Talking about a potential IPO with Proterra CEO Ryan Popple

Proterra CEO Ryan Popple on the production floor at the company's Greenville plant. Photo by Will Crooks

Ryan Popple, 39, led an Army tank platoon, got an MBA at Harvard, and worked at Tesla, the electric car company, and Kleiner Perkins, a venture capital firm, before joining Proterra, a manufacturer of battery-powered transit buses, as CEO.

In 2010 Proterra came to Greenville from Golden, Colo., as a startup venture. Later, the company moved its headquarters to the San Francisco area and opened a second plant in the Los Angeles area. It has reported raising $345 million from investors.

Greenville continues to be Proterra’s East Coast base, home to its largest factory, vehicle engineering department, and more than half of its 300 employees.

UBJ interviewed Popple on July 18 at the company’s factory along Interstate 85 in Greenville.

What is Proterra’s market share?

“On electric buses, we are anywhere between 60 and 70 percent of the market, depending on if you count new orders or you count actual deployments. We’ve deployed more buses by far than any other provider in the North American market, in terms of electric bus technology. When you compare us to the overall bus market, we’re still in single digit percentages of the market.”

Who are the other players?

“The only real competition we see comes from a diesel bus manufacturer in Canada that has an electric version of its steel diesel bus. That company is called New Flyer. And the other company we compete against is a company headquartered in China with a manufacturing operation in the U.S. called BYD.”

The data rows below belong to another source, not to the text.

Background: an optimization exercise with open tools, aiming at small area, a short achievable clock period and few clock cycles. Do not read the settings as production practice.
Function was checked by simulation only, so behaviour that the tests miss may differ from the original.

`design/flow/design.v`:
```
module loop_lane (
    input  wire         clk,
    input  wire         rst,
    input  wire         in_valid,
    output wire         in_ready,
    input  wire [3:0]   in_typ,
    input  wire [111:0] in_coef_v,    
    input  wire [34:0]  in_coef_s,    
    input  wire [15:0]  in_lo,
    input  wire [15:0]  in_hi,
    input  wire [63:0]  in_x,         
    input  wire [3:0]   in_xp,        
    input  wire [39:0]  in_i,         
    input  wire [39:0]  in_io,        
    input  wire [39:0]  in_d,         
    input  wire [39:0]  in_s,         
    input  wire [15:0]  in_yp,        
    input  wire [15:0]  in_fx1,
    input  wire [15:0]  in_fx2,
    input  wire [15:0]  in_fy1,
    input  wire [15:0]  in_fy2,
    output reg          out_valid,
    output reg  [15:0]  out_u,
    output reg  [15:0]  out_err,
    output reg          out_lim,
    output reg          out_sat,
    output reg  [39:0]  out_i,
    output reg  [39:0]  out_io,
    output reg  [39:0]  out_d,
    output reg  [39:0]  out_s,
    output reg  [15:0]  out_yp,
    output reg  [15:0]  out_fx1,
    output reg  [15:0]  out_fx2,
    output reg  [15:0]  out_fy1,
    output reg  [15:0]  out_fy2
);
    localparam [3:0] T_PI = 4'd1, T_PID = 4'd2, T_BIQUAD = 4'd3, T_LEADLAG = 4'd4,
                     T_LIMIT = 4'd5, T_SELECT = 4'd6, T_RATE = 4'd7, T_CASC = 4'd9;
    localparam [4:0] S_IDLE  = 5'd0,
                     S_START = 5'd1,
                     S_D0    = 5'd2,    
                     S_D1    = 5'd3,    
                     S_P0    = 5'd4,    
                     S_P1    = 5'd5,    
                     S_P2    = 5'd6,    
                     S_P3    = 5'd7,    
                     S_P4    = 5'd8,    
                     S_P5    = 5'd9,    
                     S_P6    = 5'd10,   
                     S_P7    = 5'd11,   
                     S_P8    = 5'd12,   
                     S_P9    = 5'd13,   
                     S_P10   = 5'd14,   
                     S_P11   = 5'd15,   
                     S_P12   = 5'd16,   
                     S_F     = 5'd17,   
                     S_FEND  = 5'd18,
                     S_R0    = 5'd19,   
                     S_R1    = 5'd20,   
                     S_R2    = 5'd21,   
                     S_DONE  = 5'd22;
    localparam signed [39:0] A_MAX = 40'sh7F_FFFF_FFFF;
    localparam signed [39:0] A_MIN = -40'sh80_0000_0000;
    reg [4:0] state;
    reg [3:0]          typ;
    reg [111:0]        cv;
    reg [34:0]         cs;
    reg signed [15:0]  lo, hi;
    reg signed [15:0]  x0, x1, x2, x3;
    reg [3:0]          xp;
    reg signed [39:0]  st_i, st_io, st_d, st_s;
    reg signed [15:0]  st_yp, st_fx1, st_fx2, st_fy1, st_fy2;
    reg signed [39:0]  acc;
    reg signed [16:0]  e;
    reg signed [39:0]  p, kiv, ff, dd, inew;
    reg signed [15:0]  u_o;
    reg                outer;       
    reg [2:0]          tap;
    reg                sat;
    assign in_ready = (state == S_IDLE);
    function signed [15:0] cval;
        input [2:0] j;
        cval = cv[16*j +: 16];
    endfunction
    function signed [4:0] cshf;
        input [2:0] j;
        cshf = cs[5*j +: 5];
    endfunction
    function signed [15:0] out16;
        input signed [39:0] a;
        reg signed [40:0] t;
        reg signed [24:0] q;
        begin
            t = {a[39], a} + 41'sd32768;
            q = t[40:16];
            if (q > 25'sd32767)
                out16 = 16'sh7FFF;
            else if (q < -25'sd32768)
                out16 = 16'sh8000;
            else
                out16 = q[15:0];
        end
    endfunction
    function signed [15:0] clamp16;
        input signed [15:0] v, l, h;
        reg signed [15:0] t;
        begin
            t = (v < l) ? l : v;
            clamp16 = (t > h) ? h : t;
        end
    endfunction
    function signed [15:0] min16;
        input signed [15:0] a, b;
        min16 = (a < b) ? a : b;
    endfunction
    function signed [15:0] max16;
        input signed [15:0] a, b;
        max16 = (a > b) ? a : b;
    endfunction
    reg  signed [15:0] m_val;
    reg  signed [4:0]  m_shf;
    reg  signed [40:0] m_op;
    reg                m_wide;
    wire signed [63:0] m_prod = m_val * m_op;
    wire signed [63:0] m_t    = m_wide ? ((m_prod + 64'sd16384) >>> 15) : (m_prod <<< 1);
    reg  signed [63:0] m_sh;
    reg  signed [39:0] m_res;
    reg                m_sat;
    always @* begin
        if (!m_shf[4])
            m_sh = m_t <<< m_shf;
        else
            m_sh = (m_t + (64'sd1 <<< (-m_shf - 5'sd1))) >>> (-m_shf);
        if (m_sh > 64'sh7F_FFFF_FFFF) begin
            m_res = A_MAX;
            m_sat = 1'b1;
        end else if (m_sh < -64'sh80_0000_0000) begin
            m_res = A_MIN;
            m_sat = 1'b1;
        end else begin
            m_res = m_sh[39:0];
            m_sat = 1'b0;
        end
    end
    reg  signed [40:0] a_a;
    reg  signed [40:0] a_b;
    wire signed [41:0] a_sum = {a_a[40], a_a} + {a_b[40], a_b};
    reg  signed [39:0] a_res;
    reg                a_sat;
    always @* begin
        if (a_sum > 42'sh7F_FFFF_FFFF) begin
            a_res = A_MAX;
            a_sat = 1'b1;
        end else if (a_sum < -42'sh80_0000_0000) begin
            a_res = A_MIN;
            a_sat = 1'b1;
        end else begin
            a_res = a_sum[39:0];
            a_sat = 1'b0;
        end
    end
    wire signed [15:0] v0 = xp[0] ? x0 : 16'sd0;
    wire signed [15:0] v1 = xp[1] ? x1 : 16'sd0;
    wire signed [15:0] v2 = xp[2] ? x2 : 16'sd0;
    wire signed [15:0] v3 = xp[3] ? x3 : 16'sd0;
    wire is_casc = (typ == T_CASC);
    wire signed [15:0] pi_ref    = xp[3] ? min16(v0, x3) : v0;
    wire signed [15:0] inner_ref = xp[2] ? min16(x2, u_o) : u_o;
    wire signed [15:0] pi_r  = outer ? v0 : (is_casc ? inner_ref : pi_ref);
    wire signed [15:0] pi_y  = outer ? v1 : (is_casc ? v3 : v1);
    wire signed [15:0] pi_lo = outer ? cval(3'd5) : lo;
    wire signed [15:0] pi_hi = outer ? cval(3'd6) : hi;
    wire signed [39:0] pi_i  = outer ? st_io : st_i;
    wire [2:0]         pi_kp = (is_casc && !outer) ? 3'd2 : 3'd0;
    wire [2:0]         pi_ki = (is_casc && !outer) ? 3'd3 : 3'd1;
    wire signed [15:0] acc_o16 = out16(acc);
    wire signed [39:0] lo_w    = {{8{pi_lo[15]}}, pi_lo, 16'd0};
    wire signed [39:0] hi_w    = {{8{pi_hi[15]}}, pi_hi, 16'd0};
    reg signed [15:0] f_op;
    reg               f_neg;
    reg               f_last;
    always @* begin
        f_op   = 16'sd0;
        f_neg  = 1'b0;
        f_last = 1'b0;
        if (typ == T_BIQUAD) begin
            case (tap)
                3'd0: f_op = v0;
                3'd1: f_op = st_fx1;
                3'd2: f_op = st_fx2;
                3'd3: begin f_op = st_fy1; f_neg = 1'b1; end
                default: begin f_op = st_fy2; f_neg = 1'b1; f_last = 1'b1; end
            endcase
        end else begin
            case (tap)
                3'd0: f_op = v0;
                3'd1: f_op = st_fx1;
                default: begin f_op = st_fy1; f_neg = 1'b1; f_last = 1'b1; end
            endcase
        end
    end
    wire signed [15:0] up_v   = cval(3'd0);
    wire signed [15:0] dn_v   = cval(3'd1);
    wire [4:0]         up_amt = cshf(3'd0) + 5'sd8;
    wire [4:0]         dn_amt = cshf(3'd1) + 5'sd8;
    wire signed [39:0] up_st  = {{24{up_v[15]}}, up_v} <<< up_amt;
    wire signed [39:0] dn_st  = {{24{dn_v[15]}}, dn_v} <<< dn_amt;
    wire signed [15:0] lim_lo = xp[1] ? max16(lo, x1) : lo;
    wire signed [15:0] lim_hi = xp[2] ? min16(hi, x2) : hi;
    wire signed [15:0] lim_y  = min16(max16(v0, lim_lo), lim_hi);
    reg signed [15:0] sel_y;
    reg               sel_any;
    integer k;
    always @* begin
        sel_y   = 16'sd0;
        sel_any = 1'b0;
        for (k = 0; k < 4; k = k + 1) begin
            if (xp[k]) begin
                if (!sel_any)
                    sel_y = in_word(k);
                else if (cval(3'd0) == 16'sd1)
                    sel_y = max16(sel_y, in_word(k));
                else
                    sel_y = min16(sel_y, in_word(k));
                sel_any = 1'b1;
            end
        end
    end
    function signed [15:0] in_word;
        input integer n;
        case (n)
            0: in_word = x0;
            1: in_word = x1;
            2: in_word = x2;
            default: in_word = x3;
        endcase
    endfunction
    always @* begin
        m_val  = 16'sd0;
        m_shf  = 5'sd0;
        m_op   = 41'sd0;
        m_wide = 1'b0;
        a_a    = 41'sd0;
        a_b    = 41'sd0;
        case (state)
            S_D0: begin
                m_val = cval(3'd4); m_shf = cshf(3'd4);
                m_op = {st_d[39], st_d}; m_wide = 1'b1;
            end
            S_D1: begin
                m_val = cval(3'd3); m_shf = cshf(3'd3);
                m_op = {{25{v1[15]}}, v1} - {{25{st_yp[15]}}, st_yp};
                a_a = {acc[39], acc}; a_b = -{m_res[39], m_res};
            end
            S_P1: begin
                m_val = cval(pi_kp); m_shf = cshf(pi_kp);
                m_op = {{24{e[16]}}, e};
            end
            S_P2: begin
                m_val = cval(pi_ki); m_shf = cshf(pi_ki);
                m_op = {{24{e[16]}}, e};
            end
            S_P3: begin
                m_val = cval(3'd2); m_shf = cshf(3'd2);
                m_op = {{25{v2[15]}}, v2};
            end
            S_P4: begin a_a = {p[39], p};     a_b = {pi_i[39], pi_i}; end
            S_P5: begin a_a = {acc[39], acc}; a_b = {kiv[39], kiv}; end
            S_P6: begin a_a = {acc[39], acc}; a_b = {ff[39], ff}; end
            S_P7: begin a_a = {acc[39], acc}; a_b = {dd[39], dd}; end
            S_P8: begin a_a = {pi_i[39], pi_i}; a_b = {kiv[39], kiv}; end
            S_P9: begin a_a = {p[39], p};     a_b = {inew[39], inew}; end
            S_P10: begin a_a = {acc[39], acc}; a_b = {ff[39], ff}; end
            S_P11: begin a_a = {acc[39], acc}; a_b = {dd[39], dd}; end
            S_F: begin
                m_val = cval(tap); m_shf = cshf(tap);
                m_op = {{25{f_op[15]}}, f_op};
                a_a = {acc[39], acc};
                a_b = f_neg ? -{m_res[39], m_res} : {m_res[39], m_res};
            end
            S_R0: begin a_a = {{9{v0[15]}}, v0, 16'd0}; a_b = -{st_s[39], st_s}; end
            S_R2: begin a_a = {st_s[39], st_s}; a_b = {acc[39], acc}; end
            default: ;
        endcase
    end
    reg        hold;
    reg signed [39:0] i_upd;
    reg signed [39:0] r_diff;
    reg signed [15:0] u_fin;
    always @* begin
        hold = ((acc_o16 > pi_hi) && (kiv > 40'sd0)) ||
               ((acc_o16 < pi_lo) && (kiv < 40'sd0));
        i_upd = a_res;
        if (i_upd < lo_w) i_upd = lo_w;
        if (i_upd > hi_w) i_upd = hi_w;
        r_diff = acc;
        if (up_v != 16'sd0 && r_diff > up_st) r_diff = up_st;
        if (dn_v != 16'sd0 && r_diff < -dn_st) r_diff = -dn_st;
        u_fin = clamp16(acc_o16, pi_lo, pi_hi);
    end
    always @(posedge clk) begin
        if (rst) begin
            state     <= S_IDLE;
            out_valid <= 1'b0;
        end else begin
            out_valid <= 1'b0;
            case (state)
                S_IDLE: begin
                    if (in_valid) begin
                        typ    <= in_typ;
                        cv     <= in_coef_v;
                        cs     <= in_coef_s;
                        lo     <= in_lo;
                        hi     <= in_hi;
                        x0     <= in_x[15:0];
                        x1     <= in_x[31:16];
                        x2     <= in_x[47:32];
                        x3     <= in_x[63:48];
                        xp     <= in_xp;
                        st_i   <= in_i;
                        st_io  <= in_io;
                        st_d   <= in_d;
                        st_s   <= in_s;
                        st_yp  <= in_yp;
                        st_fx1 <= in_fx1;
                        st_fx2 <= in_fx2;
                        st_fy1 <= in_fy1;
                        st_fy2 <= in_fy2;
                        state  <= S_START;
                    end
                end
                S_START: begin
                    out_u   <= 16'sd0;
                    out_err <= 16'sd0;
                    out_lim <= 1'b0;
                    out_i   <= st_i;
                    out_io  <= st_io;
                    out_d   <= st_d;
                    out_s   <= st_s;
                    out_yp  <= st_yp;
                    out_fx1 <= st_fx1;
                    out_fx2 <= st_fx2;
                    out_fy1 <= st_fy1;
                    out_fy2 <= st_fy2;
                    sat     <= 1'b0;
                    acc     <= 40'sd0;
                    dd      <= 40'sd0;
                    tap     <= 3'd0;
                    outer   <= (typ == T_CASC);
                    case (typ)
                        T_PI, T_CASC: state <= S_P0;
                        T_PID:        state <= S_D0;
                        T_BIQUAD, T_LEADLAG: state <= S_F;
                        T_RATE:       state <= S_R0;
                        T_LIMIT: begin
                            out_u <= lim_y;
                            state <= S_DONE;
                        end
                        T_SELECT: begin
                            out_u <= clamp16(sel_y, lo, hi);
                            state <= S_DONE;
                        end
                        default: state <= S_DONE;
                    endcase
                end
                S_D0: begin
                    acc   <= m_res;
                    sat   <= sat | m_sat;
                    state <= S_D1;
                end
                S_D1: begin
                    dd     <= a_res;
                    out_d  <= a_res;
                    out_yp <= v1;
                    sat    <= sat | m_sat | a_sat;
                    state  <= S_P0;
                end
                S_P0: begin
                    e     <= {pi_r[15], pi_r} - {pi_y[15], pi_y};
                    state <= S_P1;
                end
                S_P1: begin
                    p     <= m_res;
                    sat   <= sat | m_sat;
                    state <= S_P2;
                end
                S_P2: begin
                    kiv   <= m_res;
                    sat   <= sat | m_sat;
                    state <= S_P3;
                end
                S_P3: begin
                    if (is_casc) begin
                        ff <= 40'sd0;
                    end else begin
                        ff  <= m_res;
                        sat <= sat | m_sat;
                    end
                    state <= S_P4;
                end
                S_P4:  begin acc <= a_res; sat <= sat | a_sat; state <= S_P5; end
                S_P5:  begin acc <= a_res; sat <= sat | a_sat; state <= S_P6; end
                S_P6:  begin acc <= a_res; sat <= sat | a_sat; state <= S_P7; end
                S_P7:  begin acc <= a_res; sat <= sat | a_sat; state <= S_P8; end
                S_P8: begin
                    if (hold) begin
                        inew <= pi_i;
                    end else begin
                        inew <= i_upd;
                        sat  <= sat | a_sat;
                    end
                    state <= S_P9;
                end
                S_P9:  begin acc <= a_res; sat <= sat | a_sat; state <= S_P10; end
                S_P10: begin acc <= a_res; sat <= sat | a_sat; state <= S_P11; end
                S_P11: begin acc <= a_res; sat <= sat | a_sat; state <= S_P12; end
                S_P12: begin
                    if (outer) begin
                        out_io <= inew;
                        u_o    <= u_fin;
                        outer  <= 1'b0;
                        state  <= S_P0;
                    end else begin
                        out_i   <= inew;
                        out_u   <= u_fin;
                        out_lim <= (u_fin != acc_o16);
                        out_err <= (e > 17'sd32767) ? 16'sh7FFF :
                                   (e < -17'sd32768) ? 16'sh8000 : e[15:0];
                        state   <= S_DONE;
                    end
                end
                S_F: begin
                    acc   <= a_res;
                    sat   <= sat | m_sat | a_sat;
                    tap   <= tap + 3'd1;
                    if (f_last)
                        state <= S_FEND;
                end
                S_FEND: begin
                    out_u   <= clamp16(acc_o16, lo, hi);
                    out_fx1 <= v0;
                    out_fy1 <= clamp16(acc_o16, lo, hi);
                    if (typ == T_BIQUAD) begin
                        out_fx2 <= st_fx1;
                        out_fy2 <= st_fy1;
                    end
                    state <= S_DONE;
                end
                S_R0: begin
                    acc   <= a_res;
                    sat   <= sat | a_sat;
                    state <= S_R1;
                end
                S_R1: begin
                    acc   <= r_diff;
                    state <= S_R2;
                end
                S_R2: begin
                    out_s <= a_res;
                    out_u <= out16(a_res);
                    sat   <= sat | a_sat;
                    state <= S_DONE;
                end
                S_DONE: begin
                    out_sat   <= sat;
                    out_valid <= 1'b1;
                    state     <= S_IDLE;
                end
                default: state <= S_IDLE;
            endcase
        end
    end
endmodule
```
`design/flow/run.sh`:
```
#!/bin/bash
# synth_recipe.tcl (not shown) runs the flow's synth.tcl, then flattens the netlist and writes it again
# the make line also repeats each setting of config.mk as NAME=value (left out here)
make -C /OpenROAD-flow-scripts/flow DESIGN_CONFIG=/design/flow/config.mk WORK_HOME=/design/flow/orfs CLKGATE_MAP_FILE= SYNTH_SCRIPT=/design/flow/synth_recipe.tcl finish
```
`design/flow/config.mk`:
```
export PLATFORM = sky130hd
export DESIGN_NAME = loop_lane
export DESIGN_NICKNAME = loop_lane
export VERILOG_FILES = /design/flow/design.v
export SDC_FILE = /design/flow/constraint.sdc
export NUM_CORES = 4
export LEC_CHECK = 0
export CAP_MARGIN = 20
export CORE_MARGIN = 2
export CORE_UTILIZATION = 30
export SLEW_MARGIN = 20
```
`design/flow/constraint.sdc`:
```
create_clock -name core_clock -period 27.0 [get_ports {clk}]
set_input_delay 5.4000 -clock core_clock [delete_from_list [all_inputs] [get_ports {clk}]]
set_output_delay 5.4000 -clock core_clock [all_outputs]
set_load 0.01 [all_outputs]
```
==> results by group <==
Outcome
  – Status: no timing/DRC/antenna violations

Timing
  – Max-slew headroom: 9.10%
  – Tmin final: 25.97 ns
  – Final period util: 96.2%
  – TNS Setup: 0 ns
  – Final setup fails: 0
  – Final hold vios: 0
  – Slew at the pin with the worst max-slew slack: 1.35 ns
  – F_max: 0.0385 GHz
  – Slew Viols, Final: 0
  – Setup Skew: 0.116 ns

Route
  – Pre-antenna DRT Iters: 12
  – Post-route ant nets: 0
  – Final WL: 550 mm
  – Vias: 103000
  – WL per Instance: 31.2 µm
  – DRC violations left: 0
  – DR vias/cell: 5.83
  – Starting DRT DRC Count: 15100

Synth
  – Part of the Yosys area used for sequential elements: 30.5%
  – Netlist Area Pre-Place: 103000 µm²
  – Synth Register Bits: 1049
  – Number of synthesized flops with an enable pin: 1043
  – Synthesis Warnings: 1
  – Top cell type by total area after synthesis: edfxtp_1
  – Mapped Cells: 11800
  – Post-Syn Nets: 13500
  – Top cell type's share of synthesized area: 30.4%
  – Share of async-settable or async-resettable flops after synthesis: 0%
  – Yosys cell types: 114
  – Primary FF master, synth: edfxtp_1
  – Synth top area cells: edfxtp_1 30%, fa_1 12%, ha_1 7.6%
  – Post-Syn Area per Cell: 8.77 µm²

Cells and area
  – Layout cells sized above 1: 11.7%
  – Commonest non-fill, non-tap cells in the layout: 1597 x nand2_1, 1212 x nor2_1, 1043 x edfxtp_1
  – Most common cell after layout, fill and taps aside: nand2_1
  – # fillers: 35300
  – Sequential cell area: 31400 µm²
  – Final nets: 14600
  – Synth-to-layout area growth: 22.5%
  – Finished Layout Cells: 17600
  – Area of the multi-input gates: 66600 µm²

Clock tree
  – Clk root buf: clkbuf_16
  – Clock sink count: 1049
  – CTS Buf Count: 125
  – Hold-fix buffers at CTS: 0
  – CTS clk-pin slew, worst paths: 0.06 ns
  – Worst-Skew Late Latency: 0.93 ns
  – Max Root-Sink Buffers: 4
  – H-tree Lvls: 3
  – CTS tree: built

Global route
  – Largest net degree at the start of global routing: 156
  – Gr usage total: 30.6%
  – First-pass GRT wire length: 760 mm
  – Antenna violations before repair: 79
  – Vias in the first global route: 97600
  – Global route overflow: 0

Worst setup path
  – Critical path class: flop to flop
  – Maximum fanout along the worst path: 29
  – Critical Path Source Type: flop
  – Crit end category: flop
  – Worst path max stage delay: 0.78 ns
  – Worst Path Required: 27.57 ns
  – Crit path DAT: 26.54 ns
  – CP max stage cell: nor3b_2
  – Most used cell, CP: buf_4

Die
  – Cell Rows: 215
  – Initial Util: 30.1%
  – Chip Width: 590 µm
  – Top-level port count: 770
  – Area of the die: 348000 µm²
  – Core area: 342000 µm²
  – DIE HEIGHT: 590 µm

Placed design
  – Final Wtd Congestion: 1.04
  – Port Buffer Count: 769
  – Dpl cells: 17300
  – HPWL Detailed: 448 mm

Run
  – Max-Cap Viols: 0

Worst hold path
  – Worst hold path type: flop to flop
[layer usage]
metal	up-vias	track usage (%)	routed length, µm
met3	1245	7.88	63300
met5	-	0	269
li1	44600	-	-
met2	6453	45.1	230000
met1	50400	40.2	218000
met4	38	18.4	39400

BMW’s venture capital arm was part of your latest funding round. I’m curious as to how that relationship began and whether Proterra’s presence in the Upstate, home to BMW’s largest plant, had anything to do with it.

“… The partner at BMW ventures who initiated the investment is named Zach Barasz, and he is based in Silicon Valley. So he was looking at companies that were doing innovative things in mobility that could be interesting to BMW. So I think it got started as a lot of these investments do with networking within Silicon Valley. That’s still where probably 50 percent of venture capital deals originate in the U.S. … Certainly a lot of people at BMW knew of Proterra before that investment professional brought forward the thesis. BMW has a real expertise in lightweight materials and, increasingly, an expertise in electric vehicles. So we were working on a lot of things that were closely related to where they may be going longer term.”

Does Proterra plan an initial public offering?

“It’s certainly a possibility. We can’t talk in any specifics in terms of timing, though, or our thoughts on it, because it could be viewed as an effort to market an IPO and that’s not allowable under (Securities and Exchange Commission) regulations. … It’s possible that we go public, and given that it is possible, we have to be very careful about making sure that we’re not doing anything to … generate excitement about an offering before we actually have SEC approval.”

Can you talk about why Proterra might want to do an IPO?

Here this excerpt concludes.